Sie war aufgestanden und wandte sich zur Tür, als sich diese in dem nämlichen Augenblick öffnete und eln fremder Bedienter in grauer Livree den Kopf hereinsteckte.

»Was wollen Sie, und wer hat Ihnen erlaubt, hier einzutreten?« rief ihm der Graf finster entgegen.

»Bitte tausendmal um Entschuldigung, Herr Rittmeister,« sagte der Bursche, den Blick dabei auf den Fremden geheftet, »ich habe zweimal geklopft und konnte Ihren Karl nirgends draußen finden.«

»Warten Sie dann draußen, bis er kommt oder bis ich Zeit habe,« lautete die eben nicht freundliche Antwort, und der Bursche verschwand mit einer tiefen Verbeugung, wie er gekommen.

Der Rittmeister hielt den Blick auf die Tür geheftet, aber er hörte keinen Schritt. Der Bediente stand jedenfalls noch vor der Tür und horchte. Madame Bertrand hatte aber indessen wieder mit großer Geschicklichkeit, den benachbarten Spiegel benutzend, den kleinen Schnurrbart befestigt. Dann sich gegen den jungen Mann tief verneigend, aber doch wieder mit dem vorigen Spott um die Lippen, sagte sie laut, indes mit weit tieferer als ihrer natürlichen Stimme: »Herr Graf von Geyerstein, ich habe die Ehre, mich Ihnen gehorsamst zu empfehlen.«

»Bleiben Sie noch,« bat der Graf sie leise, »lassen Sie mich erst den Horcher entfernen.« Dabei öffnete er rasch die Tür – der fremde Bediente stand aber nicht, wie er erwartet hatte, davor, sondern war verschwunden, und nur die draußen angelehnte und nicht wieder ins Schloß gedrückte Vorsaaltür zeigte, daß er sich entfernt hatte.

»Die Bahn ist frei,« sagte Georgine mit ihrer natürlichen Stimm«. Sich leicht gegen den Grafen verneigend verließ sie rasch und jede weitere Begleitung zurückweisend, das Zimmer und gleich darauf das Haus, warf sich in eine Droschke und fuhr ihrer eigenen Wohnung zu.

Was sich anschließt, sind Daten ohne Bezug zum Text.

===== config.mk =====
export PLATFORM = sky130hd
export DESIGN_NAME = rdpt_timer
export DESIGN_NICKNAME = d
export VERILOG_FILES = /design/src/rtl/rdpt_pkg.sv /design/src/rtl/rdpt_div_if.sv /design/src/rtl/rdpt_divider.sv /design/src/rtl/rdpt_timer.sv
export VERILOG_INCLUDE_DIRS = /design/src /design/src/rtl
export SDC_FILE = /design/constraint.sdc
export NUM_CORES = 1
export LEC_CHECK = 0
export ABC_CLOCK_PERIOD_IN_PS = 8500
export BUFFER_PORTS_ARGS = -buffer_cell sky130_fd_sc_hd__buf_2
export CAP_MARGIN = 40
export CORE_ASPECT_RATIO = 1.1
export CORE_MARGIN = 4
export CORE_UTILIZATION = 25
export CTS_CLUSTER_SIZE = 24
export DETAILED_ROUTE_END_ITERATION = 8
export SETUP_SLACK_MARGIN = 0.4
export SLEW_MARGIN = 15
export SYNTH_ARGS = -nofsm -noshare
export SYNTH_HDL_FRONTEND = slang
export SYNTH_SLANG_ARGS = --single-unit

===== constraint.sdc =====
create_clock -name clk -period 8.5 [get_ports clk]
set_input_delay 0 -clock clk [delete_from_list [all_inputs] [get_ports clk]]
set_output_delay 0 -clock clk [all_outputs]
set_load 0.01 [all_outputs]

===== src/rtl/rdpt_cfg.svh =====
// timing and width constants for the delay pulse timer
`ifndef RDPT_CFG_SVH
`define RDPT_CFG_SVH

`define RDPT_CLK_MHZ        50
`define RDPT_MAX_STAGES     24
`define RDPT_STAGE_W        5
`define RDPT_CNT_W          26
`define RDPT_MIN_PULSE_NS   100
`define RDPT_MIN_PULSE_CYC  ((`RDPT_MIN_PULSE_NS * `RDPT_CLK_MHZ + 999) / 1000)
`define RDPT_MIN_CNT_W      4

`endif


===== src/rtl/rdpt_pkg.sv =====
// types shared by the delay pulse timer files
package rdpt_pkg;

  typedef enum logic [1:0] {
    RDPT_IDLE = 2'h1,
    RDPT_RUN  = 2'h2
  } rdpt_state_t;

endpackage : rdpt_pkg


===== src/rtl/rdpt_div_if.sv =====
// carrier between the timer control and its edge divider
`timescale 1ns/1ps
`default_nettype none
`include "rdpt_cfg.svh"

interface rdpt_div_if;
  logic                      clear;   // restart the count
  logic                      half_edge; // one clock edge of the time base seen
  logic [`RDPT_STAGE_W-1:0]  stages;  // effective stage count 1..24
  logic                      reached; // division count complete

  modport ctrl (output clear, output half_edge, output stages, input reached);
  modport div  (input clear, input half_edge, input stages, output reached);
endinterface : rdpt_div_if

`default_nettype wire


===== src/rtl/rdpt_divider.sv =====
// binary divider counting half periods of the time base
`timescale 1ns/1ps
`default_nettype none
`include "rdpt_cfg.svh"

module rdpt_divider (
  // clock and reset
  input  wire logic clk,
  input  wire logic rst_any,
  // control side
  rdpt_div_if.div   dv
);

  typedef struct packed {
    logic [`RDPT_CNT_W-1:0] cnt;
  } rdpt_div_st_t;

  rdpt_div_st_t st_q;
  rdpt_div_st_t st_d;

  // target is 2 to the power stages+1 half periods
  function automatic logic [`RDPT_CNT_W-1:0] half_target(
    input logic [`RDPT_STAGE_W-1:0] n);
    logic [`RDPT_CNT_W-1:0] one;
    one = `RDPT_CNT_W'(1);
    return one << (n + `RDPT_STAGE_W'(1));
  endfunction : half_target

  // next count, saturating at the target
  always_comb begin
    st_d = st_q;
    if (dv.clear) begin
      st_d.cnt = '0;
    end else if (dv.half_edge && st_q.cnt != half_target(dv.stages)) begin
      st_d.cnt = st_q.cnt + `RDPT_CNT_W'(1);
    end
  end

  // count register, cleared by reset or master clear
  always_ff @(posedge clk or posedge rst_any) begin
    if (rst_any) begin
      st_q <= '0;
    end else begin
      st_q <= st_d;
    end
  end

  // complete once the next half edge, rising or falling, would be the 2^(n+1)-th or later
  assign dv.reached = (st_q.cnt + `RDPT_CNT_W'(1)) >= half_target(dv.stages);

endmodule : rdpt_divider

`default_nettype wire


===== src/rtl/rdpt_timer.sv =====
// retriggerable delay pulse timer, top level
`timescale 1ns/1ps
`default_nettype none
`include "rdpt_cfg.svh"

// Notes on behaviour
// - a valid trigger raises the pulse on the next rising edge of clk, not at once.
// - trigger phase may lengthen or shorten the pulse by up to half a clock.
// - except on master clear or reset, the pulse always ends on a falling edge of the time base.
// - a retrigger extends the pulse only after a time-base edge has been seen.
// - too fast a time base loses falling-edge sync and undercounts.
// - up to 24 binary stages, nominal division two to the stage count.
// - the rising edge comes from the trigger, the falling from the clock.
// - the shortest output pulse is 100 ns.
module rdpt_timer (
  // clock and reset
  input  wire logic                     clk,
  input  wire logic                     rst,
  // trigger side
  input  wire logic                     trig_pos,
  input  wire logic                     trig_n,
  input  wire logic                     master_clear,
  input  wire logic                     retrig_en,
  // time base side
  input  wire logic                     osc_clock_in,
  input  wire logic                     osc_keep_running,
  input  wire logic [`RDPT_STAGE_W-1:0] stage_sel,
  output var  logic                     osc_enable_q,
  // pulse outputs
  output var  logic                     pulse_q,
  output var  logic                     pulse_n_q
);

  typedef struct packed {
    rdpt_pkg::rdpt_state_t           state;
    logic                            osc_prev;
    logic                            trig_pos_prev;
    logic                            trig_n_prev;
    logic                            edge_seen;
    logic [`RDPT_MIN_CNT_W-1:0]      min_cnt;
    logic                            pulse;
    logic                            pulse_n;
    logic                            osc_en;
  } rdpt_st_t;

  rdpt_st_t    st_q;
  rdpt_st_t    st_d;
  logic        rst_any;
  logic        trig_evt;
  logic        osc_fall;
  logic        osc_edge;
  logic        min_done;
  rdpt_div_if  dv ();

  //////////////////////////////////////////////////////////////////////////
  // event detection

  // master clear joins the reset tree so it acts without the clock
  assign rst_any  = rst | master_clear;
  assign trig_evt = (trig_pos & ~st_q.trig_pos_prev)
                  | (~trig_n & st_q.trig_n_prev);
  assign osc_fall = st_q.osc_prev & ~osc_clock_in;
  assign osc_edge = st_q.osc_prev ^ osc_clock_in;
  assign min_done = st_q.min_cnt >= `RDPT_MIN_CNT_W'(`RDPT_MIN_PULSE_CYC - 1);

  //////////////////////////////////////////////////////////////////////////
  // divider

  // zero stages is taken as one, above the maximum as the maximum
  always_comb begin
    if (stage_sel == '0) begin
      dv.stages = `RDPT_STAGE_W'(1);
    end else if (stage_sel > `RDPT_STAGE_W'(`RDPT_MAX_STAGES)) begin
      dv.stages = `RDPT_STAGE_W'(`RDPT_MAX_STAGES);
    end else begin
      dv.stages = stage_sel;
    end
  end

  // half periods counted from the trigger set the phase error
  assign dv.half_edge = osc_edge & (st_q.state == rdpt_pkg::RDPT_RUN);
  assign dv.clear     = trig_evt & ((st_q.state == rdpt_pkg::RDPT_IDLE)
                      | (retrig_en & st_q.edge_seen));

  rdpt_divider u_div (
    .clk     (clk),
    .rst_any (rst_any),
    .dv      (dv)
  );

  //////////////////////////////////////////////////////////////////////////
  // pulse control

  // next state of the pulse machine
  always_comb begin
    st_d               = st_q;
    st_d.osc_prev      = osc_clock_in;
    st_d.trig_pos_prev = trig_pos;
    st_d.trig_n_prev   = trig_n;
    unique case (st_q.state)
      rdpt_pkg::RDPT_IDLE: begin
        if (trig_evt) begin
          st_d.state     = rdpt_pkg::RDPT_RUN;
          st_d.pulse     = 1'b1;
          st_d.pulse_n   = 1'b0;
          st_d.edge_seen = 1'b0;
          st_d.min_cnt   = '0;
        end
      end
      rdpt_pkg::RDPT_RUN: begin
        if (!min_done) begin
          st_d.min_cnt = st_q.min_cnt + `RDPT_MIN_CNT_W'(1);
        end
        if (osc_edge) begin
          st_d.edge_seen = 1'b1;
        end
        if (dv.clear) begin
          st_d.edge_seen = 1'b0;
        end else if (osc_fall && dv.reached && min_done) begin
          // edges of a time base faster than clk are missed, so sync is lost
          st_d.state   = rdpt_pkg::RDPT_IDLE;
          st_d.pulse   = 1'b0;
          st_d.pulse_n = 1'b1;
        end
      end
      default: begin
        st_d.state   = rdpt_pkg::RDPT_IDLE;
        st_d.pulse   = 1'b0;
        st_d.pulse_n = 1'b1;
      end
    endcase
    // the time base runs while timing or when held on by the host
    st_d.osc_en = osc_keep_running | (st_d.state == rdpt_pkg::RDPT_RUN);
  end

  // state register
  always_ff @(posedge clk or posedge rst_any) begin
    if (rst_any) begin
      st_q.state         <= rdpt_pkg::RDPT_IDLE;
      st_q.osc_prev      <= 1'b0;
      st_q.trig_pos_prev <= 1'b1; // no false start out of reset
      st_q.trig_n_prev   <= 1'b0;
      st_q.edge_seen     <= 1'b0;
      st_q.min_cnt       <= '0;
      st_q.pulse         <= 1'b0;
      st_q.pulse_n       <= 1'b1;
      st_q.osc_en        <= 1'b0;
    end else begin
      st_q <= st_d;
    end
  end

  // outputs straight from the state flops
  assign pulse_q      = st_q.pulse;
  assign pulse_n_q    = st_q.pulse_n;
  assign osc_enable_q = st_q.osc_en;

endmodule : rdpt_timer

`default_nettype wire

Graf von Geyerstein aber schritt mit untergeschlagenen Armen und gesenktem Haupte rasch in seinem Zimmer auf und ab, ungeduldig dann und wann nach der Tür horchend, bis draußen die Vorsaaltür aufs neue geöffnet wurde und Karl gleich darauf im Zimmer seines Herrn erschien.

»Herr Rittmeister,« berichtete er hier in militärischer, das heißt sehr steifer Haltung, »ein Bedienter Seiner Exzellenz des Herrn Kriegsministers von Ralphen wünscht . . .«

»Wo bist du die Zeit über gewesen?« unterbrach ihn sein Herr.

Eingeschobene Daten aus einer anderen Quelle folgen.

### config.mk
export PLATFORM = sky130hd
export DESIGN_NAME = ctv_regs
export DESIGN_NICKNAME = d
export VERILOG_FILES = /design/src/rtl/ctv_pkg.sv /design/src/rtl/ctv_pin_sync.sv /design/src/rtl/ctv_regs.sv
export SDC_FILE = /design/constraint.sdc
export NUM_CORES = 1
export LEC_CHECK = 0
export BUFFER_PORTS_ARGS = -buffer_cell sky130_fd_sc_hd__buf_2
export CORE_MARGIN = 2
export CORE_UTILIZATION = 53
export DETAILED_ROUTE_END_ITERATION = 8
export GPL_ROUTABILITY_DRIVEN = 0
export PLACE_DENSITY = 0.76
export SLEW_MARGIN = 30
export SYNTH_ARGS = -nofsm -noshare
export SYNTH_HDL_FRONTEND = slang
export SYNTH_SLANG_ARGS = --single-unit
### constraint.sdc
create_clock -name CLOCK -period 1.1 [get_ports CLOCK]
set_input_delay 0.055 -clock CLOCK [delete_from_list [all_inputs] [get_ports CLOCK]]
set_output_delay 0.055 -clock CLOCK [all_outputs]
set_load 0.01 [all_outputs]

»Im Stalle unten, zu Befehl, Herr Rittmeister.«

»Laß den Burschen hereinkommen.«

Karl machte rechtsum kehrt, und gleich darauf erschien die graue Livree wieder auf der Schwelle.

»Herr Graf,« sagte der Diener mit einer tiefen Verbeugung, »Seine Exzellenz lassen mit besten Empfehlungen morgen abend um acht Uhr um die Ehre bitten.«

Der Rittmeister antwortete ihm nicht; er sah den Burschen, dessen Erröten ihm nicht entgehen konnte, forschend an und dann schweigend vor sich nieder. Endlich sagte er kalt: »Es ist gut – meine Empfehlung an Seine Exzellenz; ich werde zur bestimmten Zeit erscheinen.«

»Wer war denn der junge Herr, der vorhin bei deinem Herrn Besuch gemacht hat?« sagte der mit der grauen Livree, als er neben Karl über den Vorsaal der Treppe zuschritt.

»Weiß ich nicht,« antwortete, ziemlich kurz angebunden, Karl, »geht mich auch nichts an.«

»Der kommt wohl oft hierher?« fragte der Graue, dadurch nicht im mindesten eingeschüchtert.

»Das weiß ich auch nicht und geht dich wieder nichts an,« meinte aber Karl, »guten Morgen!« und öffnete dem Grauen die Tür.

»Grobian!« murmelte dieser, als er langsam die Treppe hinunterstieg, um die übrigen Einladungen auszuführen.